--- Task goal ---
Search the records for "floorplan" and copy each line that holds it.

--- Dataset records ---
--- src/rtl/aes_shift_rows_if.sv ---
// Handshake/data bundle for the AES ShiftRows stage.
// The master side presents a state and a direction. The slave side returns
// the permuted state one clock later.
interface aes_shift_rows_if;
   logic         in_valid;
   logic         inverse;
   logic [127:0] state_in;
   logic         out_valid;
   logic [127:0] state_out;

   modport master (
      output in_valid,
      output inverse,
      output state_in,
      input  out_valid,
      input  state_out
   );

   modport slave (
      input  in_valid,
      input  inverse,
      input  state_in,
      output out_valid,
      output state_out
   );
endinterface

--- src/rtl/aes_shift_rows.sv ---
// AES ShiftRows / InvShiftRows stage.
// The stage is a fixed byte permutation of the 128-bit state. A single
// register follows it, so the latency is one clock and a new state can be
// accepted every clock.
// Byte k occupies bits [127-8k -: 8]. The state is column-major, so
// s[r][c] is byte 4c+r.
module aes_shift_rows (
   input  logic              clk,
   input  logic              rst,
   aes_shift_rows_if.slave   bus
);

   // Forward wiring. Row r rotates left by r, so out s[r][c] = in s[r][(c+r) mod 4].
   function automatic logic [127:0] shift_rows_fwd(input logic [127:0] s);
      logic [127:0] p;
      p = '0;
      for (int c = 0; c < 4; c++) begin
         for (int r = 0; r < 4; r++) begin
            p[127-8*(4*c+r) -: 8] = s[127-8*(4*((c+r)%4)+r) -: 8];
         end
      end
      return p;
   endfunction

   // Inverse wiring. Row r rotates right by r, so out s[r][c] = in s[r][(c-r) mod 4].
   function automatic logic [127:0] shift_rows_inv(input logic [127:0] s);
      logic [127:0] p;
      p = '0;
      for (int c = 0; c < 4; c++) begin
         for (int r = 0; r < 4; r++) begin
            p[127-8*(4*c+r) -: 8] = s[127-8*(4*((c+4-r)%4)+r) -: 8];
         end
      end
      return p;
   endfunction

   logic [127:0] fwd_perm;
   logic [127:0] inv_perm;
   logic         use_inverse;
   logic [127:0] permuted;
   logic [127:0] state_q;
   logic         valid_q;

   assign fwd_perm = shift_rows_fwd(bus.state_in);
   assign inv_perm = shift_rows_inv(bus.state_in);

   // Select the direction. inverse only matters on a valid cycle, so an idle
   // X on it cannot reach the mux select.
   always_comb begin
      // NOTE: assign every always_comb output first on every path. A path that
      // leaves a signal unassigned infers a latch.
      use_inverse = 1'b0;
      permuted    = fwd_perm;
      use_inverse = bus.in_valid & bus.inverse;
      if (use_inverse) begin
         permuted = inv_perm;
      end
   end

   // Output register. It captures on in_valid, holds its value when idle, and
   // reset takes priority over a concurrent input.
   always_ff @(posedge clk) begin
      // NOTE: sequential state uses non-blocking (<=) so every flop samples
      // its pre-edge values. The reset is synchronous and clears only the
      // datapath register, because there is no memory array here.
      if (rst) begin
         state_q <= '0;
         valid_q <= 1'b0;
      end else if (bus.in_valid) begin
         state_q <= permuted;
         valid_q <= 1'b1;
      end else begin
         valid_q <= 1'b0;
      end
   end

   assign bus.state_out = state_q;
   assign bus.out_valid = valid_q;

endmodule

--- src/flat_wrapper.sv ---
// flat-port wrapper written by rule: the top's interface ports become plain ports
module aes_shift_rows_flat 
  (clk, rst, bus_in_valid, bus_inverse, bus_state_in, bus_out_valid, bus_state_out);
  aes_shift_rows_if bus_i ();
  input  logic clk;
  input  logic rst;
  input wire logic [$bits(bus_i.in_valid)-1:0] bus_in_valid;
  input wire logic [$bits(bus_i.inverse)-1:0] bus_inverse;
  input wire logic [$bits(bus_i.state_in)-1:0] bus_state_in;
  output wire logic [$bits(bus_i.out_valid)-1:0] bus_out_valid;
  output wire logic [$bits(bus_i.state_out)-1:0] bus_state_out;
  assign bus_i.in_valid = bus_in_valid;
  assign bus_i.inverse = bus_inverse;
  assign bus_i.state_in = bus_state_in;
  assign bus_out_valid = bus_i.out_valid;
  assign bus_state_out = bus_i.state_out;
  aes_shift_rows u_core (.clk(clk), .rst(rst), .bus(bus_i));
endmodule
--- config.mk ---
export PLATFORM = sky130hd
export DESIGN_NAME = aes_shift_rows_flat
export DESIGN_NICKNAME = d
export VERILOG_FILES = /design/src/rtl/aes_shift_rows_if.sv /design/src/rtl/aes_shift_rows.sv /design/src/flat_wrapper.sv
export SDC_FILE = /design/constraint.sdc
export NUM_CORES = 1
export LEC_CHECK = 0
export ABC_AREA = 0
export BUFFER_PORTS_ARGS = -buffer_cell sky130_fd_sc_hd__buf_2
export CAP_MARGIN = 20
export CELL_PAD_IN_SITES_DETAIL_PLACEMENT = 1
export CELL_PAD_IN_SITES_GLOBAL_PLACEMENT = 1
export CORE_ASPECT_RATIO = 0.6
export CORE_UTILIZATION = 36
export DETAILED_ROUTE_END_ITERATION = 10
export PLACE_DENSITY = 0.88
export SLEW_MARGIN = 20
export SYNTH_ARGS = -nofsm -noshare
export SYNTH_HDL_FRONTEND = slang
export SYNTH_SLANG_ARGS = --single-unit
--- constraint.sdc ---
create_clock -name clk -period 2.06 [get_ports clk]
set_input_delay 0.515 -clock clk [delete_from_list [all_inputs] [get_ports clk]]
set_output_delay 0.515 -clock clk [all_outputs]
set_load 0.01 [all_outputs]
---- Word-level counts from Yosys, hierarchy flattened ----
Index checks and enable logic that the tools add are counted.
storage, ports and cells
  word-level logic and storage cells ...... 5
  output and inout port bits .............. 129
  input port bits ......................... 132
  register bits after elaboration ......... 129
cells by class
  multiplexer cells ....................... 2
  bitwise gates (word level) .............. 1
operators with widths
  cell                count
  120-bit 2-to-1 mux  1
  1-bit AND           1
  1-bit 2-to-1 mux    1

---- Longest topological paths before layout ----
Gate-level depths: netlist (run 1).
  word-level depth ........................ 2
  gate-level depth with buffers ........... 5
  depth with buffers taken out ............ 2

---- Worst setup path before layout (run 1) ----
OpenSTA, ideal clock, no wires.
  kind .................................... input to register
  start ................................... input port bus_in_valid
  end ..................................... register u_core.state_q[120] (netlist: u_core.bus.state_out[120])
  required time ........................... 1.932 ns
  stages on the path ...................... 5
  setup time .............................. 0.128 ns
  arrival time ............................ 1.186 ns
  path slack .............................. 0.747 ns
  path buffers ............................ 3
  path through ............................ buf_2 buf_2 buf_4 mux2i_1 nor2_1
RTL lines
  element               RTL line              RTL
  start, declared       flat_wrapper.sv:7     input wire logic [$bits(bus_i.in_valid)-1:0] bus_in_valid;
  end signal, assigned  aes_shift_rows.sv:70  state_q <= permuted;
  end, declared         aes_shift_rows.sv:41  logic [127:0] state_q;

---- Worst setup path in the final report (run 1) ----
  start ................................... register u_core.state_q[112] (netlist: u_core.bus.state_out[112])
  end ..................................... output port bus_state_out[112]
RTL lines
  element        RTL line            RTL
  end, declared  flat_wrapper.sv:11  output wire logic [$bits(bus_i.state_out)-1:0] bus_state_out;
No word-level cell between the ends.

==> results.ini, run 1 <==
[clocking]
cts_buffers = 17
cts.hold.buffers_added = 0
cts_resized = 0
cts-root-buf = clkbuf_16
htreeDepth = 4
clock_latency_ps = 390
cts_setup_buffers = 0
cts_tree = done
cts_num_sinks = 129
clk_pin_slew_ps = 60
ctsLongestPathBuffers = 2

[timing]
period_minus_slack_ps = 1417
min_period_over_period = 0.6878
fmax_mhz = 705.8
relSlewSlack = 0.7342
worst_pin_slew_ps = 398.8
fin_skew_ps = 0
drv_slew = 0
rsz0062_at_grt = false
fin_setup_tns_ps = 0
hold_slack_ps = 345.3
hold_viol = 0
final-setup-viol-count = 0

[worst_setup_path]
cp.arrival_ps = 900
critPathRequiredTime_ps = 1540
crit_family = flip-flops
reg2regPathDepth = 2
crit_start = u_core.bus.state_out[112]$_SDFFE_PP0P_
start_kind = flop
crit_path_end_kind = output pin
slowest_delay_ps = 340
path_cells = buf_2
critPathKind = reg2out
cp_num_buf_inv = 1
reg2reg_from = u_core.bus.state_out[48]$_SDFFE_PP0P_
worst_path_max_delay_cell = dfxtp_1
r2r_end = u_core.bus.state_out[48]$_SDFFE_PP0P_
crit_fanout = 2
reg2reg_slack_ps = 1310

[global_route]
grt_pass1_vias = 4671
grt.total_usage = 0.2046
overflow = 0
grt_start_max_net_pins = 59
grt_pass1_wl_microns = 23490
antenna_found_initial = 0

[die]
dieArea_sq_um = 14840
core_sq_um = 13830
row_count = 33
die_h_microns = 94.77
io_pins = 261
initial_core_util = 0.3733
die_w_microns = 156.6

[final_layout]
register_area_sq_um = 2582
n_antenna_cell = 0
drive_above_1_share = 0.4053
multiInputGateArea_sq_um = 2258
mostFrequentLayoutCell = buf_2
layout_common_cells = buf_2 (257), dfxtp_1 (129), mux2i_1 (128), nor2_1 (128), a211oi_1 (62)
area_growth_pct = 39.98
nNetsFinal = 874
fin_cells = 947
n_fill_cell = 1588

[yosys]
synth_nets = 625
synth_cell_type_count = 13
muxShareOfSynthArea = 0.2481
synth_compound_area_frac = 0.09498
synth-xor-area-share = 0
synthSimpleGateAreaFrac = 0.09426
synth.avg_cell_area_sq_um = 10.47
synth-seq-area-share = 0.5001
synth_fa_ha_area_frac = 0
ys_ff_latch = 129
syn_inst = 493
synth_area_sq_um = 5164
yosysWarnings = 0
synth_top_family_by_area = multiplexers

[route]
drt-total-wl_microns = 15580
vias = 4504
dr_wl_met2_microns = 7744
wl_met3_microns = 985
m1WireLength_microns = 6647
top_layer = met4
viasPerCell = 4.756
drt-initial-drc-count = 175
drc = 0
routedWlPerCell_microns = 16.46
drt_pass1_iterations = 4
ant_nets = 0

[placement]
portBuffers = 260
gp_congestion = 0.7540
hpwlAfterDp_microns = 11550
post-place-cells = 915

[power]
power.density_nw_per_um2 = 970.4
irDropWorstVdd_uv = 488.0
leakage_nw = 3.696

[min_path]
hold-path-cell-count = 3
hold_path.class = in2reg
holdCritStartpoint = bus_state_in[73]
hold_end = u_core.bus.state_out[9]$_SDFFE_PP0P_

[job]
max_cap_violations = 0

[outcome]
status = finished clean

[cells in the mapped netlist]
library cell / instances / share of area
dfxtp_1: 129 / 0.50
buf_12: 6 / 0.023
buf_6: 1 / 0.0022
buf_8: 1 / 0.0029
nor2_1: 128 / 0.093
buf_4: 7 / 0.010
buf_2: 15 / 0.015
a211oi_2: 2 / 0.0048
nor2b_1: 1 / 0.0012
clkbuf_1: 11 / 0.0080
a211oi_1: 62 / 0.090
mux2i_1: 128 / 0.25
buf_1: 2 / 0.0015
[state kept, by name (all words and copies together) (netlist names)]
register / flops
u_core.bus.state_out: 128
u_core.bus.out_valid: 1
[layout make-up]
| cell class | count | area share |
|---|---|---|
| clock inverters | 12 | 0.02839 |
| clock buffers | 20 | 0.06318 |
| repair buffers | 273 | 0.2055 |
| multi-input cells | 321 | 0.3124 |
| flip-flops and latches | 129 | 0.3573 |
| well taps | 192 | 0.03324 |
[through the flow]
stage | util | cell area (sq um) | power, mW | setup slack (ps)
final | 0.5226 | 7228 | 7.014 | 643.1
after global routing | 0.5226 | 7228 | 7.319 | 587.9
after CTS | 0.5226 | 7228 | 7.114 | 621.6
after detailed placement | 0.4747 | 6566 | 3.712 | 465.7
after global placement | 0.4747 | 6566 | 3.654 | 499.4
after floorplan | - | 5164 | 3.307 | 746.7
[power breakdown]
part | leakage (nW) | total [mW] | switching (mW) | internal (mW)
Combinational | 2.31 | 0.901 | 0.485 | 0.416
Sequential | 1.07 | 2.75 | 0.0884 | 2.67
Clock | 0.317 | 3.36 | 1.14 | 2.22
[cell families after synthesis]
kind of cell	count (synthesis)
DFF	129
and+or+nand+nor	129
muxes	128
AOI/OAI and AO/OA	64
buffers and inverters	43
[metal layers]
| metal | up-vias | GRT usage |
|---|---|---|
| li1 | 2220 | - |
| met1 | 2116 | 0.2321 |
| met2 | 152 | 0.3657 |
| met5 | - | 0 |
| met4 | 0 | 0.08088 |
| met3 | 16 | 0.05828 |
[how the worst max path moves through the flow]
stage / endpoint / slack (ps) / cells after the start
after floorplan: u_core.bus.state_out[120]$_SDFFE_PP0P_ / 750 / 5
after CTS: bus_state_out[0] / 620 / 1
after global routing: bus_state_out[50] / 590 / 1
after detailed placement: u_core.bus.state_out[100]$_SDFFE_PP0P_ / 470 / 4
final: bus_state_out[112] / 640 / 1
after global placement: u_core.bus.state_out[1]$_SDFFE_PP0P_ / 500 / 4
[worst register-to-register path: stages, from the launching register on]
cell      delay (ps)
dfxtp_1          330
nor2_1            50
a211oi_1         270
Power figures use the tool's default switching activity.
==> inputs of run 2 (changes only) <==
--- a/config.mk
+++ b/config.mk
@@ -11,9 +11,9 @@
 export CELL_PAD_IN_SITES_DETAIL_PLACEMENT = 1
 export CELL_PAD_IN_SITES_GLOBAL_PLACEMENT = 1
 export CORE_ASPECT_RATIO = 0.6
-export CORE_UTILIZATION = 36
+export CORE_UTILIZATION = 33
 export DETAILED_ROUTE_END_ITERATION = 10
-export PLACE_DENSITY = 0.88
+export PLACE_DENSITY = 0.82
 export SLEW_MARGIN = 20
 export SYNTH_ARGS = -nofsm -noshare
 export SYNTH_HDL_FRONTEND = slang
==> constraint.sdc (replaced) <==
create_clock -name clk -period 1.4 [get_ports clk]
set_input_delay 0.35 -clock clk [delete_from_list [all_inputs] [get_ports clk]]
set_output_delay 0.35 -clock clk [all_outputs]
set_load 0.01 [all_outputs]
==> results.ini, run 2 (same netlist as run 1, synthesis figures left out) <==
[outcome]
status = finished clean  ; unchanged

[timing]
fin_setup_tns_ps = 0  ; unchanged
fmax_mhz = 798.1
worst_pin_slew_ps = 309.2  ; was 398.8 ps
fin_skew_ps = 0  ; unchanged
period_minus_slack_ps = 1253
drv_slew = 0  ; unchanged
min_period_over_period = 0.8950
relSlewSlack = 0.7939  ; was 0.7342
final-setup-viol-count = 0  ; unchanged
rsz0062_at_grt = false  ; unchanged
hold_viol = 0  ; unchanged

[power]
leakage_nw = 3.651  ; was 3.696 nW
irDropWorstVdd_uv = 722.7  ; was 488.0 uV
power.density_nw_per_um2 = 1325  ; was 970.4 nW/um^2

[worst_setup_path]
crit_family = flip-flops  ; unchanged
crit_path_end_kind = output pin  ; unchanged
critPathRequiredTime_ps = 1050  ; was 1540 ps
start_kind = flop  ; unchanged
cp.arrival_ps = 900  ; about the same
slowest_delay_ps = 360  ; was 340 ps
cp_num_buf_inv = 1  ; unchanged
crit_fanout = 2  ; unchanged
worst_path_max_delay_cell = dfxtp_1  ; unchanged
critPathKind = reg2out  ; unchanged
path_cells = buf_2  ; unchanged

[final_layout]
nNetsFinal = 873  ; was 874
drive_above_1_share = 0.4024  ; was 0.4053
layout_common_cells = buf_2 (257), dfxtp_1 (129), mux2i_1 (128), nor2_1 (128), a211oi_1 (62)  ; unchanged
area_growth_pct = 38.74  ; was 39.98%
n_antenna_cell = 0  ; unchanged
largest_reg_flops = 128  ; unchanged
mostFrequentLayoutCell = buf_2  ; unchanged
fin_cells = 951  ; was 947

[die]
die_w_microns = 163.5  ; was 156.6 microns
row_count = 34  ; was 33
dieArea_sq_um = 16170  ; was 14,840 sq um
die_h_microns = 98.90  ; was 94.77 microns
initial_core_util = 0.3468  ; was 0.3733
core_sq_um = 14890  ; was 13,830 sq um
io_pins = 261  ; unchanged

[min_path]
hold_path.class = in2reg  ; unchanged

[clocking]
clock_latency_ps = 390  ; about the same
ctsLongestPathBuffers = 2  ; unchanged
cts_resized = 0  ; unchanged
cts-root-buf = clkbuf_16  ; unchanged
cts_buffers = 17  ; unchanged
cts.hold.buffers_added = 0  ; unchanged
clk_pin_slew_ps = 60  ; about the same
cts_setup_buffers = 0  ; unchanged
cts_tree = done  ; unchanged
cts_num_sinks = 129  ; unchanged
htreeDepth = 4  ; unchanged

[global_route]
overflow = 0  ; unchanged
grt_pass1_vias = 4796  ; was 4,671
grt.total_usage = 0.1907  ; was 0.2046
antenna_found_initial = 0  ; unchanged
grt_start_max_net_pins = 67  ; was 59
grt_pass1_wl_microns = 24220  ; was 23,490 microns

[placement]
hpwlAfterDp_microns = 11670  ; was 11,550 microns
post-place-cells = 920  ; was 915
gp_congestion = 0.8372  ; was 0.7540
portBuffers = 260  ; unchanged

[route]
drc = 0  ; unchanged
viasPerCell = 4.790  ; was 4.756
routedWlPerCell_microns = 16.46  ; about the same
ant_nets = 0  ; unchanged
drt_pass1_iterations = 4  ; unchanged
vias = 4555  ; was 4,504
drt-initial-drc-count = 215  ; was 175
drt-total-wl_microns = 15650  ; was 15,580 microns

[job]
max_cap_violations = 0  ; unchanged

run 2: power breakdown:
group	leakage [nW]	internal, mW	switching (mW)
Sequential	1.07	3.92	0.128
Combinational	2.32	0.627	0.721
Clock	0.259	2.44	1.65
Total	3.65	6.99	2.50
run 2: per-stage QoR:
step	power (mW)	area [sq um]	utilization	setup slack [ps]	hold slack (ps)
CTS	9.615	7164	0.4812	121.8	165.9
global placement	5.412	6616	0.4444	162.6	465.8
global route	9.926	7164	0.4812	99.54	177.8
floorplan	4.866	5164	-	251.7	497.2
finish	9.492	7164	0.4812	147.0	185.1
detailed placement	5.484	6616	0.4444	85.14	477.7
run 2: per-layer routing:
metal  vias up  global-route usage  routed length, microns
li1       2220                   -                       -
met1      2166              0.2278                    6756
met2       156              0.3325                    7693
met3        13             0.05766                    1051
met4         0             0.04915                     149
met5         -                   0                       0
run 2: worst paths after layout:
check	from	end	slack [ps]	cells past startpoint
worst min register to register	u_core.bus.state_out[51]$_SDFFE_PP0P_	u_core.bus.state_out[51]$_SDFFE_PP0P_	480	2
worst max-delay path	u_core.bus.state_out[104]$_SDFFE_PP0P_	bus_state_out[104]	150	1
worst max register to register	u_core.bus.state_out[6]$_SDFFE_PP0P_	u_core.bus.state_out[6]$_SDFFE_PP0P_	660	2
worst min-delay path	bus_state_in[93]	u_core.bus.state_out[93]$_SDFFE_PP0P_	190	3
run 2: layout make-up:
| class | count | area (sq um) |
|---|---|---|
| timing repair buffer | 272 | 1528 |
| clock inverter | 12 | 115.1 |
| tap | 198 | 247.7 |
| fill | 1771 | 7725 |
| multi-input combinational | 321 | 2258 |
| clock buffer | 19 | 432.9 |
| sequential | 129 | 2582 |
==> inputs of run 3 (changes only) <==
--- a/config.mk
+++ b/config.mk
@@ -6,14 +6,15 @@
 export NUM_CORES = 1
 export LEC_CHECK = 0
 export ABC_AREA = 0
-export BUFFER_PORTS_ARGS = -buffer_cell sky130_fd_sc_hd__buf_2
 export CAP_MARGIN = 20
 export CELL_PAD_IN_SITES_DETAIL_PLACEMENT = 1
 export CELL_PAD_IN_SITES_GLOBAL_PLACEMENT = 1
-export CORE_ASPECT_RATIO = 0.6
-export CORE_UTILIZATION = 33
+export CORE_ASPECT_RATIO = 0.8
+export CORE_UTILIZATION = 46
 export DETAILED_ROUTE_END_ITERATION = 10
+export DONT_BUFFER_PORTS = 1
 export PLACE_DENSITY = 0.82
+export SKIP_LAST_GASP = 1
 export SLEW_MARGIN = 20
 export SYNTH_ARGS = -nofsm -noshare
 export SYNTH_HDL_FRONTEND = slang
==> results.ini, run 3 (same netlist as run 1, synthesis figures left out) <==
[outcome]
status = finished clean  ; unchanged

[timing]
min_period_over_period = 0.8446  ; was 0.8950
worst_pin_slew_ps = 235.4  ; was 309.2 ps
fin_skew_ps = 0  ; unchanged
period_minus_slack_ps = 1182  ; was 1253 ps
fmax_mhz = 845.7  ; was 798.1 MHz
setup_slack_ps = 217.6  ; was 147.0 ps
final-setup-viol-count = 0  ; unchanged
hold_viol = 0  ; unchanged
drv_slew = 0  ; unchanged
fin_setup_tns_ps = 0  ; unchanged
relSlewSlack = 0.8421  ; was 0.7939
rsz0062_at_grt = false  ; unchanged

[final_layout]
area_growth_pct = 11.51  ; was 38.74%
largest_reg_flops = 128  ; unchanged
register_area_sq_um = 2582  ; unchanged
n_fill_cell = 1181  ; was 1,771
fin_util = 0.5287  ; was 0.4812
nNetsFinal = 605  ; was 873
layout_common_cells = dfxtp_1 (129), mux2i_1 (128), nor2_1 (128)  ; was buf_2 (257), dfxtp_1 (129), mux2i_1 (128), nor2_1 (128), a211oi_1 (62)
n_antenna_cell = 0  ; unchanged
drive_above_1_share = 0.06996  ; was 0.4024
mostFrequentLayoutCell = dfxtp_1  ; was buf_2
multiInputGateArea_sq_um = 2258  ; unchanged
fin_cells = 630  ; was 951

[route]
drt-total-wl_microns = 12680  ; was 15,650 microns
drt_pass1_iterations = 4  ; unchanged
routedWlPerCell_microns = 20.13  ; was 16.46 microns
ant_nets = 0  ; unchanged
vias = 3521  ; was 4,555
drt-initial-drc-count = 182  ; was 215
drc = 0  ; unchanged
viasPerCell = 5.589  ; was 4.790

[clocking]
htreeDepth = 4  ; unchanged
cts_buffers = 17  ; unchanged
cts_tree = done  ; unchanged
cts-root-buf = clkbuf_16  ; unchanged
ctsLongestPathBuffers = 2  ; unchanged
cts_resized = 0  ; unchanged
cts_num_sinks = 129  ; unchanged
cts_setup_buffers = 0  ; unchanged
clk_pin_slew_ps = 60  ; about the same
clock_latency_ps = 400  ; was 390 ps
cts.hold.buffers_added = 4  ; was 0

[worst_setup_path]
crit_start = u_core.bus.state_out[105]$_SDFFE_PP0P_  ; was u_core.bus.state_out[104]$_SDFFE_PP0P_
cp.arrival_ps = 830  ; was 900 ps
reg2reg_slack_ps = 600  ; was 660 ps
critPathRequiredTime_ps = 1050  ; about the same
worstSetupEndpoint = bus_state_out[105]  ; was bus_state_out[104]
crit_fanout = 2  ; unchanged
reg2reg_from = u_core.bus.state_out[22]$_SDFFE_PP0P_  ; was u_core.bus.state_out[6]$_SDFFE_PP0P_
crit_path_end_kind = output pin  ; unchanged
critPathKind = reg2out  ; unchanged
reg2regPathDepth = 2  ; unchanged
start_kind = flop  ; unchanged
cp.depth = 0  ; was 1
r2r_end = u_core.bus.state_out[22]$_SDFFE_PP0P_  ; was u_core.bus.state_out[6]$_SDFFE_PP0P_

[global_route]
antenna_found_initial = 0  ; unchanged
overflow = 0  ; unchanged
grt_pass1_vias = 3760  ; was 4,796
grt.total_usage = 0.2178  ; was 0.1907
grt_pass1_wl_microns = 19710  ; was 24,220 microns
grt_start_max_net_pins = 194  ; was 67

[placement]
post-place-cells = 594  ; was 920
portBuffers = 0  ; was 260
place_ws_ps = 552.9  ; was 85.14 ps
hpwlAfterDp_microns = 8084  ; was 11,670 microns
gp_congestion = 0.7433  ; was 0.8372

[job]
max_cap_violations = 0  ; unchanged

[power]
leakage_nw = 2.481  ; was 3.651 nW
irDropWorstVdd_uv = 935.0  ; was 722.7 uV
power.density_nw_per_um2 = 1700  ; was 1325 nW/um^2

[die]
initial_core_util = 0.4741  ; was 0.3468
die_h_microns = 96.77  ; was 98.90 microns
die_w_microns = 120.5  ; was 163.5 microns
row_count = 34  ; unchanged
dieArea_sq_um = 11660  ; was 16,170 sq um
io_pins = 261  ; unchanged
core_sq_um = 10890  ; was 14,890 sq um

[min_path]
hold_path.class = in2reg  ; unchanged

--- Answer to this exercise ---
after floorplan | - | 5164 | 3.307 | 746.7
after floorplan: u_core.bus.state_out[120]$_SDFFE_PP0P_ / 750 / 5
floorplan	4.866	5164	-	251.7	497.2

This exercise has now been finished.